What you will do
How many lines in the entries below contain the string "inverters"? Reply with the number only.

───── Data

$ cat src/rtl/tap_pkg.sv
package tap_pkg;
  localparam int DIR_W = 6;
  localparam int D_XN = 5;
  localparam int D_XP = 4;
  localparam int D_YN = 3;
  localparam int D_YP = 2;
  localparam int D_ZN = 1;
  localparam int D_ZP = 0;

  typedef enum logic {
    ST_IDLE = 1'b0,
    ST_WAIT = 1'b1
  } seq_state_e;
endpackage

$ cat src/rtl/tap_index.sv
module tap_index
  import tap_pkg::*;
#(
  parameter int DW = 16,
  parameter int TW = 8,
  localparam int PW = DW + 2
) (
  input  logic [2:0][DW-1:0] acc,
  input  logic [TW-1:0]      th_lo,
  input  logic [TW-1:0]      th_hi,
  output logic               in_rng,
  output logic [DIR_W-1:0]   dir_now
);
  logic [2:0][DW-1:0] mag;
  logic [2:0]         neg;
  logic [PW-1:0]      pidx;
  logic [PW-1:0]      lo_b;
  logic [PW-1:0]      hi_b;

  for (genvar g = 0; g < 3; g++) begin : g_axis
    assign neg[g] = acc[g][DW-1];
    assign mag[g] = neg[g] ? (~acc[g] + 1'b1) : acc[g];
  end

  assign pidx   = PW'(mag[0]) + PW'(mag[1]) + PW'(mag[2]);
  assign lo_b   = PW'(th_lo);
  assign hi_b   = PW'({th_hi, 1'b0});
  assign in_rng = (pidx >= lo_b) && (pidx <= hi_b);

  always_comb begin
    dir_now = '0;
    if (mag[0] >= mag[1] && mag[0] >= mag[2]) begin
      dir_now[neg[0] ? D_XN : D_XP] = 1'b1;
    end else if (mag[1] >= mag[2]) begin
      dir_now[neg[1] ? D_YN : D_YP] = 1'b1;
    end else begin
      dir_now[neg[2] ? D_ZN : D_ZP] = 1'b1;
    end
  end
endmodule

$ cat src/rtl/tap_seq.sv
module tap_seq
  import tap_pkg::*;
#(
  parameter int TW = 8,
  localparam int CW = TW + 2
) (
  input  logic             clk,
  input  logic             rst_n,
  input  logic             smp_vld,
  input  logic             in_rng,
  input  logic [DIR_W-1:0] dir_now,
  input  logic [TW-1:0]    t_lat,
  input  logic [TW-1:0]    t_win,
  input  logic [TW-1:0]    t_sep,
  input  logic             fast_rate,
  output logic             rep_single,
  output logic             rep_double,
  output logic [DIR_W-1:0] rep_dir
);
  seq_state_e       st_q, st_d;
  logic [CW-1:0]    cnt_q, cnt_d;
  logic [DIR_W-1:0] dir_q, dir_d;
  logic             prev_q, prev_d;
  logic             start;
  logic [CW-1:0]    k_now;
  logic [CW-1:0]    lat_l, win_l, sep_l;

  function automatic logic [CW-1:0] to_samples(input logic [TW-1:0] t, input logic f);
    return f ? (CW'(t) << 2) : (CW'(t) << 1);
  endfunction

  assign lat_l = to_samples(t_lat, fast_rate);
  assign win_l = to_samples(t_win, fast_rate);
  assign sep_l = to_samples(t_sep, fast_rate);
  assign start = in_rng & ~prev_q;
  assign k_now = cnt_q + 1'b1;
  assign rep_dir = dir_q;

  always_comb begin
    st_d       = st_q;
    cnt_d      = cnt_q;
    dir_d      = dir_q;
    prev_d     = prev_q;
    rep_single = 1'b0;
    rep_double = 1'b0;
    if (smp_vld) begin
      prev_d = in_rng;
      case (st_q)
        ST_IDLE: begin
          if (start) begin
            st_d  = ST_WAIT;
            cnt_d = '0;
            dir_d = dir_now;
          end
        end
        ST_WAIT: begin
          cnt_d = k_now;
          if (start && k_now > lat_l && k_now >= sep_l && k_now <= win_l) begin
            rep_double = 1'b1;
            st_d       = ST_IDLE;
          end else if (k_now >= win_l) begin
            rep_single = 1'b1;
            st_d       = ST_IDLE;
          end
        end
        default: st_d = ST_IDLE;
      endcase
    end
  end

  always_ff @(posedge clk or negedge rst_n) begin
    if (!rst_n) begin
      st_q   <= ST_IDLE;
      cnt_q  <= '0;
      dir_q  <= '0;
      prev_q <= 1'b0;
    end else if (smp_vld) begin
      st_q   <= st_d;
      cnt_q  <= cnt_d;
      dir_q  <= dir_d;
      prev_q <= prev_d;
    end
  end
endmodule

$ cat src/rtl/tap_flags.sv
module tap_flags
  import tap_pkg::*;
(
  input  logic             clk,
  input  logic             rst_n,
  input  logic             rep_single,
  input  logic             rep_double,
  input  logic [DIR_W-1:0] rep_dir,
  input  logic             int_rel,
  output logic             single_tap,
  output logic             double_tap,
  output logic [DIR_W-1:0] tap_dir
);
  logic             s_d, d_d;
  logic [DIR_W-1:0] dir_d;
  logic             upd;

  assign upd = rep_single | rep_double | int_rel;

  always_comb begin
    s_d   = 1'b0;
    d_d   = 1'b0;
    dir_d = '0;
    if (rep_single || rep_double) begin
      s_d   = rep_single;
      d_d   = rep_double;
      dir_d = rep_dir;
    end
  end

  always_ff @(posedge clk or negedge rst_n) begin
    if (!rst_n) begin
      single_tap <= 1'b0;
      double_tap <= 1'b0;
      tap_dir    <= '0;
    end else if (upd) begin
      single_tap <= s_d;
      double_tap <= d_d;
      tap_dir    <= dir_d;
    end
  end
endmodule

$ cat src/rtl/tap_detector.sv
module tap_detector
  import tap_pkg::*;
#(
  parameter int DW = 16,
  parameter int TW = 8
) (
  input  logic                 clk,
  input  logic                 rst_n,
  input  logic                 smp_vld,
  input  logic signed [DW-1:0] acc_x,
  input  logic signed [DW-1:0] acc_y,
  input  logic signed [DW-1:0] acc_z,
  input  logic [TW-1:0]        th_lo,
  input  logic [TW-1:0]        th_hi,
  input  logic [TW-1:0]        t_lat,
  input  logic [TW-1:0]        t_win,
  input  logic [TW-1:0]        t_sep,
  input  logic                 fast_rate,
  input  logic                 int_rel,
  output logic                 single_tap,
  output logic                 double_tap,
  output logic [DIR_W-1:0]     tap_dir
);
  logic [2:0][DW-1:0] acc;
  logic               in_rng;
  logic [DIR_W-1:0]   dir_now;
  logic               rep_single, rep_double;
  logic [DIR_W-1:0]   rep_dir;

  assign acc = {acc_z, acc_y, acc_x};

  tap_index #(.DW(DW), .TW(TW)) u_index (
    .acc     (acc),
    .th_lo   (th_lo),
    .th_hi   (th_hi),
    .in_rng  (in_rng),
    .dir_now (dir_now)
  );

  tap_seq #(.TW(TW)) u_seq (
    .clk        (clk),
    .rst_n      (rst_n),
    .smp_vld    (smp_vld),
    .in_rng     (in_rng),
    .dir_now    (dir_now),
    .t_lat      (t_lat),
    .t_win      (t_win),
    .t_sep      (t_sep),
    .fast_rate  (fast_rate),
    .rep_single (rep_single),
    .rep_double (rep_double),
    .rep_dir    (rep_dir)
  );

  tap_flags u_flags (
    .clk        (clk),
    .rst_n      (rst_n),
    .rep_single (rep_single),
    .rep_double (rep_double),
    .rep_dir    (rep_dir),
    .int_rel    (int_rel),
    .single_tap (single_tap),
    .double_tap (double_tap),
    .tap_dir    (tap_dir)
  );
endmodule

$ cat config.mk
export PLATFORM = sky130hd
export DESIGN_NAME = tap_detector
export DESIGN_NICKNAME = d
export VERILOG_FILES = /design/src/rtl/tap_pkg.sv /design/src/rtl/tap_index.sv /design/src/rtl/tap_seq.sv /design/src/rtl/tap_flags.sv /design/src/rtl/tap_detector.sv
export SDC_FILE = /design/constraint.sdc
export NUM_CORES = 1
export LEC_CHECK = 0
export BUFFER_PORTS_ARGS = -buffer_cell sky130_fd_sc_hd__buf_2
export CORE_MARGIN = 5
export CORE_UTILIZATION = 52
export DETAILED_ROUTE_END_ITERATION = 16
export PLACE_DENSITY = 0.75
export SLEW_MARGIN = 20
export SYNTH_ARGS = -nofsm -noshare
export SYNTH_HDL_FRONTEND = slang
export SYNTH_SLANG_ARGS = --single-unit
export TNS_END_PERCENT = 20
$ cat constraint.sdc
create_clock -name clk -period 4 [get_ports clk]
set_input_delay 0.2 -clock clk [delete_from_list [all_inputs] [get_ports clk]]
set_output_delay 0.2 -clock clk [all_outputs]
set_load 0.01 [all_outputs]
==> run_results.csv <==
group,metric,value,unit
drt,drt_iter0_drc,283,
clocking,clockBufferDepth,2,
critical_path,crit_path_frequent_cell,"or3_4",
clocking,clock-sinks,26,
synthesis,syn_inst,765,
min_path,min_path_cells,4,
global_routing,grt_pass1_wl,28610,um
die,die_height,117.5,um
critical_path,required,4.13,ns
sta,max_freq,187.1,MHz
global_routing,overflow,0,
synthesis,yosys_warnings,0,
critical_path,crit_chain,"buf_6, or3_4, or3_4, o31a_1, xor2_1, ha_1, a21oi_2, nand2_1, xor2_1, ha_1, or3_4, and2_4, ha_4, nand4_1, or3_4, a221o_1, o21bai_1, nor4b_2, nand4_2, nor4_4, buf_4, a31oi_4, mux2i_1",
critical_path,cp-end-kind,"flip-flop",
drt,finalWirelength,17370,um
sta,fin_ws,-1.345,ns
synthesis,synth_top_area_share,26.04,%
synthesis,yosysSeqAreaShare,10.83,%
critical_path,setup.worst_path.start_class,"primary input",
run_status,status,"complete, but fails checks",
synthesis,synthTopCellsByArea,"ha_1 (26%), dfrtp_1 (11%), xnor2_1 (7.9%), inv_1 (5.1%), mux2i_1 (4.5%)",
critical_path,rr_startpoint,"u_seq.cnt_q[0]",
synthesis,synth_fp_nets,985,
die,ios,101,
synthesis,ys_types,60,
cells_and_area,area_growth,39.33,%
run_status,failed_checks,"setup timing",
global_routing,track_usage,23.80,%
power_and_ir_drop,p_leak,4.427,nW
drt,drt_pre_antenna_iters,5,
critical_path,criticalPathCategory,"in -> reg",
cells_and_area,fin_nets,1270,
sta,max_slew_margin,53.98,%
clocking,cts_tree,"done",
sta,final-max-slew-violation-count,0,
power_and_ir_drop,ir_drop,0.4330,mV
cells_and_area,final_util,73.60,%
global_routing,grt_max_degree,28,
sta,skew,0.005720,ns
drt,avgRoutedWirePerCell,14.56,um
critical_path,worstPathArrival,5.47,ns
critical_path,critical_path.slowest_cell,"or3_4",
synthesis,ys.flop_type,"dfrtp_1",
clocking,htree_levels,1,
die,die_w,117.5,um
power_and_ir_drop,power,0.003289,W
critical_path,ff2ff_setup_slack,0.62,ns
min_path,min-delay-start,"int_rel",
cells_and_area,drive_gt1_share,32.41,%
min_path,hold_end,"u_flags.tap_dir[5]",
sta,setup_viol,26,
clocking,clk_latency,0.26,ns
clocking,cts_root_buffer,"clkbuf_16",
drt,viasPerCell,5.552,
global_routing,first_global_vias,6516,
synthesis,synth_edf_count,0,
clocking,clkTransAtPathRegs,0.06,ns
critical_path,critical_path_peak_fanout,7,
sta,worst_pin_slew,0.6840,ns
placed_design,pre_cts_slack,-1.728,ns
synthesis,synth-seq-cells,26,
power_and_ir_drop,power_density,393.1,mW/mm2
drt,drc,0,
critical_path,cpPeakStageDelay,0.40,ns
die,core_area,0.01137,mm2
critical_path,reg2regPathDepth,13,
synthesis,async_reset_ff_share,100.0,%
sta,min_period,5.345,ns
sta,rsz0062_at_grt,"yes",
synthesis,synth_area,0.006006,mm2
die,die-area,0.01380,mm2
sta,period_share,133.6,%
sta,hold_viol,0,
clocking,numCtsBuffers,3,
die,initial_core_util,52.82,%
synthesis,yosys.area.top_type,"ha_1",
placed_design,detailed_place_hpwl,15090,um
placed_design,gp_congestion,0.9276,
min_path,hold_path_class,"in -> reg",
drt,postRouteAntennaNets,0,
die,rows,39,
placed_design,port_buffers,100,
synthesis,syn_area_per_cell,7.851,um2
drt,num_vias,6623,
critical_path,reg2reg_to,"u_flags.tap_dir[0]",
global_routing,antenna_found_initial,1,
job,maxCapViolCount,0,
-- metal layers --
metal | global-route usage, % | share of wire (%) | vias up
li1 | - | - | 3333
met1 | 28.55 | 42 | 3054
met2 | 44.06 | 51 | 181
met3 | 1.442 | 3.6 | 55
met4 | 9.247 | 3.7 | 0
met5 | 0 | 0 | -
-- synth_stat cells, drive strengths merged, types with 3 or more instances --
library cell	instances
nand3	14
nor4b	3
nand4	7
o31ai	13
or3	13
nor4	8
o21bai	10
xnor2	54
o41ai	6
nor3	16
xor2	19
nor2b	15
nor2	33
a21oi	44
a211oi	10
nand2b	15
o211ai	8
a21o	18
mux2i	27
clkbuf	12
ha	125
o31a	4
nand2	66
inv	81
o21ai	50
o21a	12
a22o	10
a31oi	6
o22ai	7
dfrtp	26
-- power breakdown --
part	internal, W	leakage (nW)	switching (W)	total, W
sequential	0.000306	0.332	0.0000336	0.000340
clock	0.000199	0.0511	0.0000886	0.000288
combinational	0.00137	4.04	0.00129	0.00266
total	0.00188	4.43	0.00141	0.00329
-- flip-flops by register name, indices dropped and copies added, names as in the netlist --
| name | count |
|---|---|
| u_seq.cnt_q | 10 |
| u_seq.st_q | 1 |
| u_flags.double_tap | 1 |
| u_flags.single_tap | 1 |
| u_flags.tap_dir | 6 |
| u_seq.prev_q | 1 |
| u_seq.rep_dir | 6 |
-- area by class of cell --
class | count | area, um2
multi-input cells | 645 | 5165
fillers | 880 | 3002
repair buffers | 293 | 1962
flip-flops and latches | 26 | 650.6
inverters | 81 | 304.0
well taps | 143 | 178.9
clock buffers | 3 | 75.07
clock inverters | 1 | 30.03
diodes | 1 | 2.502
-- how the worst max path moves through the flow --
stage,startpoint,endpoint,slack [ns],depth (start not counted)
finish,acc_x[3],u_flags.tap_dir[0],-1.34,23
floorplan,acc_x[3],u_seq.cnt_q[0],-1.24,22
CTS,acc_x[3],u_flags.single_tap,-1.32,23
global placement,acc_x[3],u_seq.st_q,-1.52,25
global route,acc_x[3],u_seq.st_q,-1.56,26
detailed placement,acc_x[3],u_seq.st_q,-1.73,26
-- logic make-up after synthesis --
kind of cell	Yosys count	share of synthesized area (%)
xor gates and xnor gates	73	10.65
buffers and inverters	94	5.896
adders and majority gates	128	26.88
and+or+nand+nor	204	17.54
muxes	29	4.875
AOI/OAI and AO/OA	211	23.33
DFF	26	10.83
-- through the flow --
step,std cells,area [um2],hold slack [ns],TNS [ns]
after CTS,1191,8280,0.3182,-31.84
after global placement,1182,8070,0.2081,-37.68
after global routing,1193,8368,0.3471,-38.55
final,1193,8368,0.3154,-32.65
after detailed placement,1182,8070,0.2148,-42.40
after floorplan,765,6042,-0.09559,-29.39
-- placed cells by master (no fill, tap or decap), types with 7 or more instances in the layout --
cell type  instances
nand2b_1          15
dfrtp_1           26
inv_1             81
o21a_1            12
or3_1              8
buf_4            191
buf_2             99
mux2i_1           27
nor3_1            16
a22o_1            10
a21o_1            18
xnor2_1           54
xor2_1            18
a21oi_1           39
nor2_1            33
o211ai_1           8
a211oi_1           7
o21ai_0           42
nand2_1           65
o31ai_1           10
o21bai_1           9
nor2b_1           14
nand3_1           12
ha_1             122
-- worst max-delay path: cells and delay by family --
kind                     cells  cell delay (ns)
XOR/XNOR                     2             0.31
AND/OR/NAND/NOR             10             2.52
adder cells (fa/ha/maj)      3             0.92
buffers and inverters        2             0.29
multiplexers                 1             0.18
AO/OA/AOI/OAI                5             1.07
-- repair_timing --
item | CTS | global route
hold endpoints to repair | 26 | 0
pin swaps | 5 | 3
setup buffers | 4 | 0
gates resized for setup | 16 | 16
gates cloned | 0 | 1
hold buffers | 1 | 0
setup endpoints to repair | 26 | 26
Note: power is estimated with default switching activity, not from simulation.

──────────

Worked solution
4